India spends a little over 1% of its GDP on its healthcare for a population of approximately 1.4 billion people. In 2020, the already burdened system was stretched beyond its limits when it had to handle a pandemic without any preparation or sustained government support. The vaccination drive is definitely a step in the right direction for the health workers who have continued to care for patients with limited resources. But in the background a silent network of diseases has continued to strike, which the existing infrastructure has no means of fighting. Tuberculosis is one such deadly disease that has left families devastated in Bundelkhand. “We have so many people in our village who are suffering from other diseases like tuberculosis”, says Kamta Prasad of Mawai Kala village in Banda District, ‘The government is not doing anything about that. It’s only busy with Corona.” Kailash has been suffering from TB and Jaundice but there is no one to guide him or help him figure out why the government hospital-issued medicines are no longer effective for him. His wife and small child are dependent on him but he is in no condition to work and support his family. Another resident, Attho, has been suffering from TB for the past four years. During the lockdown, he had to pay 2400 rupees just to go to the government hospital in nearby Naya Gaon to get his medicine. “People go to the local medical center but they are not able to service them here. They end up going to Chhaoni, Allahabad, and other towns to get their treatment.” Says Rajoi Kumar.

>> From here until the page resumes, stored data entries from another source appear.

Background: an optimization exercise with open tools, aiming at small area, a short achievable clock period and few clock cycles per item. Do not read the settings as production practice.
At most, simulation tests tie the RTL to the original design; equivalence was not proved.

## conv_top
module conv_top (
    input  logic                   sclk,
    input  logic                   s_rst_n,
    input  logic                   cal_start,
    output logic                   busy,
    output conv_pkg::col_addr_t    data_rd_addr,
    output conv_pkg::band_t        row_cnt,
    input  conv_pkg::pix_col_t     col_data,
    output conv_pkg::param_addr_t  param_rd_addr,
    input  conv_pkg::weight_t      param_w_h0,
    input  conv_pkg::weight_t      param_w_h1,
    input  conv_pkg::weight_t      param_w_h2,
    input  conv_pkg::weight_t      param_w_h3,
    input  conv_pkg::weight_t      param_w_h4,
    output conv_pkg::kernel_t      bias_rd_addr,
    input  conv_pkg::bias_t        param_bias,
    output conv_pkg::act_t         conv_rslt_act,
    output logic                   conv_rslt_act_vld
);
For scale: roughly 98 I/O pins, roughly 0.012 mm^2 of cells after synthesis.
==> module conv_decode, before the edit <==
module conv_decode (
    input  logic        sclk,
    input  logic        s_rst_n,
    input  logic        cal_start,
    output logic        busy,
    output logic [4:0]  col,         
    output logic [2:0]  band,
    output logic        kern,
    output logic [3:0]  paddr,       
    output logic [4:0]  pwr,         
    output logic        tag_vld      
);
    logic        act;            
    logic        go;             
    logic        start;
    logic        last_col;
    logic        kern_d;
    logic        t0, t1;
    logic [2:0]  psi, psi_d, psi_p;
    assign start    = cal_start & ~busy;
    assign last_col = (col == 5'(28 - 1));
    assign t0       = act & (col >= 5'(5 - 1));
    assign go       = act & ~(last_col && band == 3'(8 - 1) && kern);
    assign kern_d   = (act && last_col && band == 3'(8 - 1)) ? ~kern : kern;
    assign psi      = kern ? 3'(paddr - 4'd5) : 3'(paddr);
    assign psi_d    = (psi == 3'd0) ? 3'd4 : psi - 3'd1;
    assign psi_p    = (psi == 3'd4) ? 3'd0 : psi + 3'd1;     
    for (genvar q = 0; q < 5; q++) begin : g_pwr
        assign pwr[q] = (psi_p == 3'(5 - 1 - q));
    end
    always_ff @(posedge sclk or negedge s_rst_n) begin
        if (!s_rst_n) begin
            act   <= 1'b0;
            col   <= '0;
            band  <= '0;
            kern  <= 1'b0;
            paddr <= 4'd4;
        end else begin
            act   <= go | start;
            kern  <= kern_d;
            paddr <= (kern_d ? 4'd5 : 4'd0) + 4'(psi_d);
            if (act) begin
                if (last_col) begin
                    col  <= '0;
                    band <= band + 3'd1;     
                end else begin
                    col <= col + 5'd1;
                end
            end else begin
                col <= {4'd0, start};
            end
        end
    end
    always_ff @(posedge sclk or negedge s_rst_n) begin
        if (!s_rst_n) begin
            t1      <= 1'b0;
            tag_vld <= 1'b0;
            busy    <= 1'b0;
        end else begin
            t1      <= t0;
            tag_vld <= t1;
            busy    <= start | go | t0 | t1 | tag_vld;
        end
    end
endmodule
export LEC_CHECK = 0
export CAP_MARGIN = 20
export CORE_MARGIN = 2
export CORE_UTILIZATION = 40
export CTS_BUF_LIST = sky130_fd_sc_hd__clkbuf_16
export CTS_CLUSTER_DIAMETER = 100
export CTS_CLUSTER_SIZE = 30
export SLEW_MARGIN = 20
create_clock -name core_clock -period 28.0 [get_ports {sclk}]
standard.sh (not shown) runs the stock make flow with config.mk's settings and CLKGATE_MAP_FILE= SYNTH_SCRIPT=/design/flow/synth_recipe.tcl, a recipe that flattens the netlist after the stock synthesis.
==> flow/flow/run.sh <==
#!/bin/bash
# Standard synthesis, then flow/polarity.py drops the inverters that
# synthesis leaves between full adders (a full adder is self-dual, so an fa
# cell may work on inverted signals), then the standard layout from the
# edited netlist, with port buffers of a fixed cell. Make output goes to
# standard_*.log here, each tool's own log to orfs/logs.
set -euo pipefail
R=$PWD/orfs/results/sky130hd/conv_top/base
KN=("BUFFER_PORTS_ARGS=-buffer_cell sky130_fd_sc_hd__buf_2")
if [[ -f flow/knobs.txt ]]; then
  while read -r line; do [[ -n "$line" ]] && KN+=("$line"); done < flow/knobs.txt
fi
bash standard.sh "${KN[@]}" "$R/1_2_yosys.v" > standard_synth.log 2>&1
cp "$R/1_2_yosys.v" "$R/1_2_yosys_std.v"
python3 flow/polarity.py "$R/1_2_yosys_std.v" "$R/1_2_yosys.v" > polarity.log 2>&1
bash standard.sh "${KN[@]}" finish > standard.log 2>&1
Other scripts of this flow, unchanged in this note and not shown: flow/flow/polarity.py
Change:
--- a/flow/design.v
+++ b/flow/design.v
@@ -24,61 +24,69 @@
     output logic        kern,
     output logic [3:0]  paddr,       
     output logic [4:0]  pwr,         
     output logic        tag_vld      
 );
     logic        act;            
-    logic        go;             
+    logic        act_d;
+    logic        kern_d;
     logic        start;
     logic        last_col;
-    logic        kern_d;
     logic        t0, t1;
-    logic [2:0]  psi, psi_d, psi_p;
+    logic [2:0]  psi, psi_d;
     assign start    = cal_start & ~busy;
     assign last_col = (col == 5'(28 - 1));
     assign t0       = act & (col >= 5'(5 - 1));
-    assign go       = act & ~(last_col && band == 3'(8 - 1) && kern);
-    assign kern_d   = (act && last_col && band == 3'(8 - 1)) ? ~kern : kern;
-    assign psi      = kern ? 3'(paddr - 4'd5) : 3'(paddr);
     assign psi_d    = (psi == 3'd0) ? 3'd4 : psi - 3'd1;
-    assign psi_p    = (psi == 3'd4) ? 3'd0 : psi + 3'd1;     
-    for (genvar q = 0; q < 5; q++) begin : g_pwr
-        assign pwr[q] = (psi_p == 3'(5 - 1 - q));
+    always_comb begin
+        kern_d = kern;
+        act_d  = act | start;
+        if (act && last_col && band == 3'(8 - 1)) begin
+            kern_d = ~kern;
+            if (kern)
+                act_d = 1'b0;
+        end
     end
     always_ff @(posedge sclk or negedge s_rst_n) begin
         if (!s_rst_n) begin
             act   <= 1'b0;
             col   <= '0;
             band  <= '0;
             kern  <= 1'b0;
-            paddr <= 4'd4;
+            psi   <= '0;
+            paddr <= '0;
         end else begin
-            act   <= go | start;
+            act   <= act_d;
             kern  <= kern_d;
+            psi   <= psi_d;
             paddr <= (kern_d ? 4'd5 : 4'd0) + 4'(psi_d);
             if (act) begin
                 if (last_col) begin
                     col  <= '0;
                     band <= band + 3'd1;     
                 end else begin
                     col <= col + 5'd1;
                 end
-            end else begin
-                col <= {4'd0, start};
+            end else if (start) begin
+                col <= 5'd1;
             end
         end
     end
+    always_ff @(posedge sclk) begin
+        for (int q = 0; q < 5; q++)
+            pwr[q] <= (psi == 3'(5 - 1 - q));
+    end
     always_ff @(posedge sclk or negedge s_rst_n) begin
         if (!s_rst_n) begin
             t1      <= 1'b0;
             tag_vld <= 1'b0;
             busy    <= 1'b0;
         end else begin
             t1      <= t0;
             tag_vld <= t1;
-            busy    <= start | go | t0 | t1 | tag_vld;
+            busy    <= act_d | t0 | t1 | tag_vld;
         end
     end
 endmodule
 module conv_execute (
     input  logic                sclk,
     input  conv_pkg::pix_col_t  col_data,
Outcome: Routed wire length goes up by 1.7%. Final area climbs by 0.95%. Worst setup slack improves by 0.042 ns. Register-to-register slack is better by 0.11 ns. Clock skew goes up by 0.0062 ns. Hold slack loses 0.0064 ns.
Testbench counts after the change, summed over its fixed seeds: cycles 21,648, results 18,432.
No functional check of the RTL was part of the first run of this note.

-- port drivers added, routing unchanged --
No port has a modelled driver above. Below, the same layouts with a new extraction and two added sets of constraints.
Step 1 assumes that a clkbuf_16 drives the clock port and a buf_2 every other input.
Step 2 also shifts input and output timing later by t, the mid clock arrival at the registers, as if the neighbouring blocks saw the same clock.
Three values: ideal ports, drivers, drivers and shift; two values: the first two.
| run | shift t [ns] | setup slack, ns | latest minus earliest clock arrival (ns) |
|---|---|---|---|
| the first run | 0.542 | 21.167 / 21.115 / 21.621 | 0.022 / 0.022 |
| the second run | 0.542 | 21.209 / 21.162 / 21.289 | 0.026 / 0.026 |
After both steps every run listed still meets setup and hold.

The private health sector has reaped big benefits from the stimulus package announced by the government. Private hospitals that make for two-thirds of the hospital beds in India serviced less than ten percent of the critical Covid patients. Now, as the government focuses solely on the vaccine roll-out, the ailing citizens have turned to the private sector once again and it comes at a high price. Exorbitant treatment for diseases like TB which are supposed to be treated for free with the DOTS programme have led many families in Bundelkhand to abject poverty and in a certain case, suicide. Rendered weak, unable to work or care for himself, a young man from Achreel village in Banda, who was suffering from TB for four years took his own life.
Rural healthcare in India gets away with doing the bare minimum, and in some cases perform such gross malpractices that villagers choose to take on heavy debt to pay for private medical treatment. One such disease that it is supposed to effectively battle is Pneumonia which still continues to be a life-threatening condition in villages of Bundelkhand. No proper doctors, facilities or access to medicine is the norm despite a seemingly robust ASHA programme in place to tackle detection and prevention of tuberculosis. In Kandeha, a village in Chitrakoot district, many residents seem to fall prey to it frequently and yet no government help seems to be in sight.

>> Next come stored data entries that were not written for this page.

This design comes from an exercise in tuning for small area on the open sky130 flow, not from production work. In this exercise RTL edits were held to simulation tests only and were not proved equivalent to the original. Power figures rest on the tool's default switching activity, not on a simulated workload.

Design motor_channel, start of the top module:
module motor_channel
(
	input  wire                             fpga_clk_50,
	input  wire                             hps_fpga_reset_n,
	input  wire [1:0]                       enc,       
	input  wire                             cmd_req,
	input  wire [60:0]                      cmd,       
	output logic                            cmd_ack,
	output logic signed [32-1:0]   count,
	output logic signed [16-1:0]   speed,
	output logic [8-1:0]           duty,
	output logic                            fwd,
	output logic                            rev,
	output logic                            pwm
);
export LEC_CHECK = 0
export CAP_MARGIN = 20
export CORE_MARGIN = 2
export CORE_UTILIZATION = 40
export CTS_BUF_LIST = sky130_fd_sc_hd__clkbuf_16
export CTS_CLUSTER_DIAMETER = 80
export CTS_CLUSTER_SIZE = 30
export SLEW_MARGIN = 20
create_clock -name core_clock -period 20.0 [get_ports {fpga_clk_50}]
standard.sh (not shown) runs the stock make flow with config.mk's settings and CLKGATE_MAP_FILE= SYNTH_SCRIPT=/design/flow/synth_recipe.tcl, a recipe that flattens the netlist after the stock synthesis.
==> flow/flow/run.sh <==
#!/bin/bash
# standard layout, with the port buffers made of the smallest buffer cell
export BUFFER_PORTS_ARGS="-buffer_cell sky130_fd_sc_hd__buf_1"
export CTS_ARGS="-sink_clustering_enable -repair_clock_nets -dont_use_dummy_load -buf_list sky130_fd_sc_hd__clkbuf_4 -sink_clustering_buffer sky130_fd_sc_hd__clkbuf_16 -sink_clustering_size 35 -sink_clustering_max_diameter 90"
bash standard.sh > standard.log 2>&1
The baseline ran to the end with no violations.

This is not a post-Covid occurrence. Many village residents aged and young suffer from it almost through the year. You won’t find many families that haven’t spent a small fortune on medicines from the ‘store’ or consultation with private clinics nearby. While pneumonia is a leading killer of children under five, grabbing a 17% share of Infant Mortality Rate, more than half of them do not receive any medical care.
“I feel a lot of happiness that the government has found a fast and effective solution to the pandemic and have deployed it to the doctors and medical staff first”, says Naina Sachan, a healthcare worker from District Hospital Banda. Across the board doctors and healthcare workers are giving their vote of confidence to the new vaccine and the roll-out seems to be progressing in a structured manner. Yet, the complete breakdown of this same healthcare system for diseases that are preventable and that have ravaged villages after villages continue to exist without a proper plan from the government.
Vinod Kumar, CMO, Chitrakoot, is convinced that the new Coronavirus vaccine is safe and efficacious and will help us overcome the pandemic and bring back some semblance of life before covid. For pregnant mothers in Lalitpur and TB patients in Mawai Kala, this vote of confidence means little, as the state of rural healthcare beyond Covid-19 still has a long way to go to truly serve the communities it’s meant to.